#### Extracted material

## src/rtl/phy_clk_pkg.sv

```systemverilog
// Shared constants, speed codes and pin carriers for the tri-speed PHY clocking adapter.
package phy_clk_pkg;

    // Reference rate of the transmit clock at gigabit speed, and of the local clock.
    localparam int REF_CLK_MHZ = 125;
    localparam int CLOCK_MHZ = 100;

    // Pad delay applied to the forwarded RGMII transmit clock.
    localparam int TXC_DELAY_NS = 2;

    // Width of the enable divider and the cycles per enable at 100 and 10 Mb/s.
    localparam int DIV_W = 7;
    localparam logic [DIV_W-1:0] DIV_100M = 7'h0A;
    localparam logic [DIV_W-1:0] DIV_10M = 7'h64;

    // Width of the user datapath, the MII nibble and the depth of the transmit buffer.
    localparam int BYTE_W = 8;
    localparam int NIBBLE_W = 4;
    localparam int TX_FIFO_DEPTH = 32;

    // Reset values of the registered pin groups.
    localparam logic [BYTE_W-1:0] BYTE_RESET = 8'h00;

    typedef enum logic [1:0] {
        SPEED_10 = 2'b00,
        SPEED_100 = 2'b01,
        SPEED_1000 = 2'b10
    } speed_e;

    typedef enum logic {
        TX_IDLE = 1'b0,
        TX_HIGH = 1'b1
    } tx_state_e;

    typedef enum logic {
        RX_LOW = 1'b0,
        RX_HIGH = 1'b1
    } rx_state_e;

    // Inputs of both DDR output registers per pin, plus the forwarded clock's delay enable.
    typedef struct packed {
        logic clk_delay;
        logic clk_rise;
        logic clk_fall;
        logic ctl_rise;
        logic ctl_fall;
        logic [BYTE_W-1:0] d_rise;
        logic [BYTE_W-1:0] d_fall;
    } ddr_pins_s;

    // Receive pins and the PHY transmit clock, as one synchroniser group.
    typedef struct packed {
        logic rx_clk;
        logic rx_ctl;
        logic [BYTE_W-1:0] rx_d;
        logic mii_tx_clk;
    } pin_in_s;

endpackage

```

## src/rtl/stream_fifo.sv

```systemverilog
// Parameterised stream FIFO with a registered output stage.
module stream_fifo #(
    parameter int WIDTH = 8,
    parameter int DEPTH = 32
) (
    // Clock and reset.
    input wire logic clock,
    input wire logic rst_n,
    // Filling side.
    input wire logic in_valid,
    output logic in_ready,
    input wire logic [WIDTH-1:0] in_data,
    // Draining side.
    output logic out_valid,
    input wire logic out_ready,
    output logic [WIDTH-1:0] out_data
);
    localparam int PTR_W = $clog2(DEPTH);
    localparam int CNT_W = $clog2(DEPTH + 1);

    logic [WIDTH-1:0] mem [DEPTH];
    logic [PTR_W-1:0] wr_ptr_reg, wr_ptr_next;
    logic [PTR_W-1:0] rd_ptr_reg, rd_ptr_next;
    logic [CNT_W-1:0] count_reg, count_next;
    logic out_valid_reg, out_valid_next;
    logic [WIDTH-1:0] out_data_reg, out_data_next;
    logic push;
    logic load;

    assign in_ready = (count_reg != CNT_W'(DEPTH));
    assign push = in_valid && in_ready;
    // The output stage refills from memory whenever it is empty or being drained.
    assign load = (count_reg != '0) && (!out_valid_reg || out_ready);
    assign out_valid = out_valid_reg;
    assign out_data = out_data_reg;

    always_comb begin
        wr_ptr_next = wr_ptr_reg;
        rd_ptr_next = rd_ptr_reg;
        count_next = count_reg;
        out_valid_next = out_valid_reg;
        out_data_next = out_data_reg;
        if (push) begin
            wr_ptr_next = wr_ptr_reg + PTR_W'(1);
        end
        if (load) begin
            rd_ptr_next = rd_ptr_reg + PTR_W'(1);
            out_data_next = mem[rd_ptr_reg];
            out_valid_next = 1'b1;
        end else if (out_ready) begin
            out_valid_next = 1'b0;
        end
        count_next = count_reg + CNT_W'(push) - CNT_W'(load);
    end

    always_ff @(posedge clock) begin
        if (push) begin
            mem[wr_ptr_reg] <= in_data;
        end
    end

    always_ff @(posedge clock or negedge rst_n) begin
        if (!rst_n) begin
            wr_ptr_reg <= '0;
            rd_ptr_reg <= '0;
            count_reg <= '0;
            out_valid_reg <= 1'b0;
            out_data_reg <= '0;
        end else begin
            wr_ptr_reg <= wr_ptr_next;
            rd_ptr_reg <= rd_ptr_next;
            count_reg <= count_next;
            out_valid_reg <= out_valid_next;
            out_data_reg <= out_data_next;
        end
    end

endmodule

```

## src/rtl/trispeed_phy_clocking_adapter.sv

```systemverilog
// Tri-speed PHY clocking adapter: enable generation, DDR pin preparation and receive assembly.
//
// Overview of operation
// RULE1: Gigabit transmit pacing assumes the reference clock rate.
// RULE2: GMII transmit pacing follows PHY clock below gigabit.
// RULE3: Transmit enable delivered; stream handshake throttles nibbles.
// RULE4: Receive enable delivered; nibbles paired into bytes.
// RULE5: GMII gigabit forwarded clock is inverted DDR.
// RULE6: RGMII uses one clock at all speeds.
// RULE7: RGMII enable: always, one in ten, hundred.
// RULE8: User moves one item per qualified cycle; the transmit FIFO accepts a byte on any cycle it has room.
// RULE9: RGMII forwarded clock DDR, then delayed 2 ns.
// RULE10: Slow RGMII toggles clock DDR inputs at rate.
// RULE11: Receive pins sampled on the PHY clock.
// RULE12: RGMII carries nibbles on both clock edges.
// RULE13: Own receive clock; only RGMII shares transmit.
// RULE14: Enables evenly spaced, restart on speed change.
module trispeed_phy_clocking_adapter #(
    parameter bit IS_RGMII = 1'b1,
    parameter int FIFO_DEPTH = phy_clk_pkg::TX_FIFO_DEPTH
) (
    // Clock and reset.
    input wire logic clock,
    input wire logic rst_n,
    // Operating speed.
    input wire phy_clk_pkg::speed_e speed,
    // Transmit user stream.
    input wire logic tx_tvalid,
    output logic tx_tready,
    input wire logic [phy_clk_pkg::BYTE_W-1:0] tx_tdata,
    // Receive user stream.
    output logic rx_tvalid,
    output logic [phy_clk_pkg::BYTE_W-1:0] rx_tdata,
    // Clock enables towards the MAC core level.
    output logic tx_enable,
    output logic rx_enable,
    // PHY pins, transmit side.
    input wire logic mii_tx_clk,
    output phy_clk_pkg::ddr_pins_s tx_pins,
    output logic tx_clk_shareable,
    // PHY pins, receive side.
    input wire logic rx_clk_pin,
    input wire logic rx_ctl_pin,
    input wire logic [phy_clk_pkg::BYTE_W-1:0] rx_d_pin
);
    localparam int DW = phy_clk_pkg::DIV_W;
    localparam int BW = phy_clk_pkg::BYTE_W;
    localparam int NW = phy_clk_pkg::NIBBLE_W;

    // Cycles of the local clock per enable at 100 and 10 Mb/s; gigabit returns the 10 Mb/s count.
    function automatic logic [DW-1:0] period_of(input phy_clk_pkg::speed_e s);
        logic [DW-1:0] p;
        p = phy_clk_pkg::DIV_10M;
        if (s == phy_clk_pkg::SPEED_100) begin
            p = phy_clk_pkg::DIV_100M;
        end
        return p;
    endfunction

    // Synchronisers: the first stage feeds only the second.
    phy_clk_pkg::pin_in_s sync1_reg, sync2_reg;
    logic rx_clk_prev_reg, mii_clk_prev_reg;
    phy_clk_pkg::speed_e speed_prev_reg;

    always_ff @(posedge clock or negedge rst_n) begin
        if (!rst_n) begin
            sync1_reg <= '0;
            sync2_reg <= '0;
            rx_clk_prev_reg <= 1'b0;
            mii_clk_prev_reg <= 1'b0;
            speed_prev_reg <= phy_clk_pkg::SPEED_10;
        end else begin
            sync1_reg <= {rx_clk_pin, rx_ctl_pin, rx_d_pin, mii_tx_clk};
            sync2_reg <= sync1_reg;
            rx_clk_prev_reg <= sync2_reg.rx_clk;
            mii_clk_prev_reg <= sync2_reg.mii_tx_clk;
            speed_prev_reg <= speed;
        end
    end

    logic changed;
    logic is_gig;
    logic rx_rise, rx_fall, mii_rise;
    logic [DW-1:0] div_period;
    logic [DW-1:0] div_max;
    logic [DW-1:0] div_half;

    assign changed = (speed != speed_prev_reg);
    assign is_gig = (speed == phy_clk_pkg::SPEED_1000);
    assign rx_rise = sync2_reg.rx_clk && !rx_clk_prev_reg;
    assign rx_fall = !sync2_reg.rx_clk && rx_clk_prev_reg;
    assign mii_rise = sync2_reg.mii_tx_clk && !mii_clk_prev_reg;
    assign div_period = period_of(speed);
    assign div_max = div_period - DW'(1);
    assign div_half = div_period >> 1;

    // Transmit enable generation and pin preparation.
    logic [DW-1:0] div_reg, div_next;
    phy_clk_pkg::tx_state_e tx_state_reg, tx_state_next;
    logic [BW-1:0] hold_reg, hold_next;
    phy_clk_pkg::ddr_pins_s pins_reg, pins_next;
    logic tx_tick;
    logic fifo_valid, fifo_ready;
    logic [BW-1:0] fifo_data;
    logic fifo_pop;

    // RGMII paces every speed from the one local clock; GMII takes the PHY clock below gigabit.
    always_comb begin
        if (IS_RGMII) begin
            tx_tick = !changed && (is_gig || div_reg == '0); // RULE6 RULE7 RULE14
        end else begin
            tx_tick = !changed && (is_gig || mii_rise); // RULE1 RULE2 RULE14
        end
    end

    assign tx_enable = tx_tick; // RULE3
    assign fifo_pop = fifo_valid && fifo_ready;
    assign tx_pins = pins_reg;
    assign tx_clk_shareable = IS_RGMII; // RULE13

    stream_fifo #(
        .WIDTH(BW),
        .DEPTH(FIFO_DEPTH)
    ) u_tx_fifo (
        .clock(clock),
        .rst_n(rst_n),
        .in_valid(tx_tvalid),
        .in_ready(tx_tready),
        .in_data(tx_tdata),
        .out_valid(fifo_valid),
        .out_ready(fifo_ready),
        .out_data(fifo_data)
    );

    always_comb begin
        div_next = div_reg;
        tx_state_next = tx_state_reg;
        hold_next = hold_reg;
        pins_next = pins_reg;
        fifo_ready = 1'b0;
        if (changed) begin
            div_next = '0; // RULE14
            tx_state_next = phy_clk_pkg::TX_IDLE;
        end else if (is_gig || div_reg >= div_max) begin
            div_next = '0;
        end else begin
            div_next = div_reg + DW'(1);
        end
        if (IS_RGMII) begin
            pins_next.clk_delay = 1'b1; // RULE9
            if (is_gig) begin
                pins_next.clk_rise = 1'b1; // RULE9
                pins_next.clk_fall = 1'b0;
            end else begin
                pins_next.clk_rise = (div_reg >= div_half); // RULE10
                pins_next.clk_fall = (div_reg >= div_half); // RULE10
            end
        end else begin
            pins_next.clk_delay = 1'b0;
            pins_next.clk_rise = 1'b0; // RULE5
            pins_next.clk_fall = is_gig; // RULE5
        end
        if (tx_tick) begin
            case (tx_state_reg)
                phy_clk_pkg::TX_IDLE: begin
                    fifo_ready = 1'b1; // RULE3
                    pins_next.ctl_rise = fifo_valid;
                    pins_next.ctl_fall = fifo_valid;
                    if (!fifo_valid) begin
                        pins_next.d_rise = phy_clk_pkg::BYTE_RESET;
                        pins_next.d_fall = phy_clk_pkg::BYTE_RESET;
                    end else if (is_gig && IS_RGMII) begin
                        pins_next.d_rise = {4'h0, fifo_data[NW-1:0]}; // RULE12
                        pins_next.d_fall = {4'h0, fifo_data[BW-1:NW]}; // RULE12
                    end else if (is_gig) begin
                        pins_next.d_rise = fifo_data;
                        pins_next.d_fall = fifo_data;
                    end else begin
                        pins_next.d_rise = {4'h0, fifo_data[NW-1:0]}; // RULE3
                        pins_next.d_fall = {4'h0, fifo_data[NW-1:0]};
                        hold_next = fifo_data;
                        tx_state_next = phy_clk_pkg::TX_HIGH;
                    end
                end
                phy_clk_pkg::TX_HIGH: begin
                    pins_next.d_rise = {4'h0, hold_reg[BW-1:NW]}; // RULE3
                    pins_next.d_fall = {4'h0, hold_reg[BW-1:NW]};
                    tx_state_next = phy_clk_pkg::TX_IDLE;
                end
                default: begin
                    tx_state_next = phy_clk_pkg::TX_IDLE;
                end
            endcase
        end
    end

    always_ff @(posedge clock or negedge rst_n) begin
        if (!rst_n) begin
            div_reg <= '0;
            tx_state_reg <= phy_clk_pkg::TX_IDLE;
            hold_reg <= phy_clk_pkg::BYTE_RESET;
            pins_reg <= '0;
        end else begin
            div_reg <= div_next;
            tx_state_reg <= tx_state_next;
            hold_reg <= hold_next;
            pins_reg <= pins_next;
        end
    end

    // Receive sampling on the PHY clock edges and byte assembly.
    phy_clk_pkg::rx_state_e rx_state_reg, rx_state_next;
    logic [NW-1:0] low_reg, low_next;
    logic dv_reg, dv_next;
    logic rx_valid_reg, rx_valid_next;
    logic [BW-1:0] rx_data_reg, rx_data_next;

    assign rx_enable = rx_rise && !changed; // RULE4 RULE11
    assign rx_tvalid = rx_valid_reg;
    assign rx_tdata = rx_data_reg;

    always_comb begin
        rx_state_next = rx_state_reg;
        low_next = low_reg;
        dv_next = dv_reg;
        rx_valid_next = 1'b0;
        rx_data_next = rx_data_reg;
        if (changed) begin
            rx_state_next = phy_clk_pkg::RX_LOW;
            dv_next = 1'b0;
        end else if (is_gig && IS_RGMII) begin
            if (rx_rise) begin
                low_next = sync2_reg.rx_d[NW-1:0]; // RULE11 RULE12
                dv_next = sync2_reg.rx_ctl;
            end else if (rx_fall && dv_reg) begin
                rx_data_next = {sync2_reg.rx_d[NW-1:0], low_reg}; // RULE12
                rx_valid_next = 1'b1;
            end
        end else if (is_gig) begin
            if (rx_rise && sync2_reg.rx_ctl) begin
                rx_data_next = sync2_reg.rx_d; // RULE11
                rx_valid_next = 1'b1;
            end
        end else if (rx_rise) begin
            if (!sync2_reg.rx_ctl) begin
                rx_state_next = phy_clk_pkg::RX_LOW;
            end else begin
                case (rx_state_reg)
                    phy_clk_pkg::RX_LOW: begin
                        low_next = sync2_reg.rx_d[NW-1:0]; // RULE4
                        rx_state_next = phy_clk_pkg::RX_HIGH;
                    end
                    phy_clk_pkg::RX_HIGH: begin
                        rx_data_next = {sync2_reg.rx_d[NW-1:0], low_reg}; // RULE4
                        rx_valid_next = 1'b1;
                        rx_state_next = phy_clk_pkg::RX_LOW;
                    end
                    default: begin
                        rx_state_next = phy_clk_pkg::RX_LOW;
                    end
                endcase
            end
        end
    end

    always_ff @(posedge clock or negedge rst_n) begin
        if (!rst_n) begin
            rx_state_reg <= phy_clk_pkg::RX_LOW;
            low_reg <= '0;
            dv_reg <= 1'b0;
            rx_valid_reg <= 1'b0;
            rx_data_reg <= phy_clk_pkg::BYTE_RESET;
        end else begin
            rx_state_reg <= rx_state_next;
            low_reg <= low_next;
            dv_reg <= dv_next;
            rx_valid_reg <= rx_valid_next;
            rx_data_reg <= rx_data_next;
        end
    end

    // Gap counter between transmit enables, read only by the checks below.
    logic [DW-1:0] gap_reg;
    logic gap_seen_reg;

    always_ff @(posedge clock or negedge rst_n) begin
        if (!rst_n) begin
            gap_reg <= '0;
            gap_seen_reg <= 1'b0;
        end else if (changed) begin
            gap_reg <= '0;
            gap_seen_reg <= 1'b0;
        end else if (tx_enable) begin
            gap_reg <= '0;
            gap_seen_reg <= 1'b1;
        end else begin
            gap_reg <= gap_reg + DW'(1);
        end
    end

    chk_gig_enable_high: assert property ( // RULE7
        @(posedge clock) disable iff (!rst_n)
        (IS_RGMII && is_gig && !changed) |-> tx_enable)
        else $error("gigabit transmit enable not held high");

    chk_enable_period: assert property ( // RULE7
        @(posedge clock) disable iff (!rst_n)
        (IS_RGMII && tx_enable && gap_seen_reg && !is_gig) |-> (gap_reg == div_max))
        else $error("transmit enable spacing wrong for speed");

    chk_change_restart: assert property ( // RULE14
        @(posedge clock) disable iff (!rst_n)
        (IS_RGMII && changed && speed != phy_clk_pkg::SPEED_1000) |-> !tx_enable ##1 tx_enable)
        else $error("enable did not restart cleanly after speed change");

    chk_pop_on_enable: assert property ( // RULE3
        @(posedge clock) disable iff (!rst_n)
        fifo_pop |-> (tx_enable && tx_state_reg == phy_clk_pkg::TX_IDLE))
        else $error("transmit byte taken outside a qualified cycle");

    chk_pins_hold: assert property ( // RULE3
        @(posedge clock) disable iff (!rst_n)
        !tx_enable |=> ($stable(tx_pins.d_rise) && $stable(tx_pins.ctl_rise)))
        else $error("transmit data pins changed without enable");

    chk_gmii_inverted: assert property ( // RULE5
        @(posedge clock) disable iff (!rst_n)
        (!IS_RGMII && is_gig) |=> (tx_pins.clk_fall && !tx_pins.clk_rise))
        else $error("gigabit GMII forwarded clock not inverted");

    chk_rgmii_clk_gig: assert property ( // RULE9
        @(posedge clock) disable iff (!rst_n)
        (IS_RGMII && is_gig) |=> (tx_pins.clk_rise && !tx_pins.clk_fall && tx_pins.clk_delay))
        else $error("RGMII forwarded clock not DDR with delay");

    chk_slow_clk_toggle: assert property ( // RULE10
        @(posedge clock) disable iff (!rst_n)
        (IS_RGMII && !is_gig && !changed && (div_reg == '0 || div_reg == div_half)) |=>
            ((tx_pins.clk_rise == tx_pins.clk_fall) &&
            (tx_pins.clk_rise == $past(div_reg == div_half))))
        else $error("slow RGMII forwarded clock phase wrong");

    chk_ddr_nibbles: assert property ( // RULE12
        @(posedge clock) disable iff (!rst_n)
        (IS_RGMII && is_gig && fifo_pop) |=> (tx_pins.d_fall[NW-1:0] == $past(fifo_data[BW-1:NW])))
        else $error("RGMII high nibble not on falling edge");

    chk_rx_edge_source: assert property ( // RULE11
        @(posedge clock) disable iff (!rst_n)
        rx_tvalid |-> $past(rx_rise || rx_fall))
        else $error("receive byte without a PHY clock edge");

endmodule

```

########

• **Exercise goal**: Pull every line containing the word "both" out of the listing.

• **Reply**:
    // Inputs of both DDR output registers per pin, plus the forwarded clock's delay enable.
// RULE12: RGMII carries nibbles on both clock edges.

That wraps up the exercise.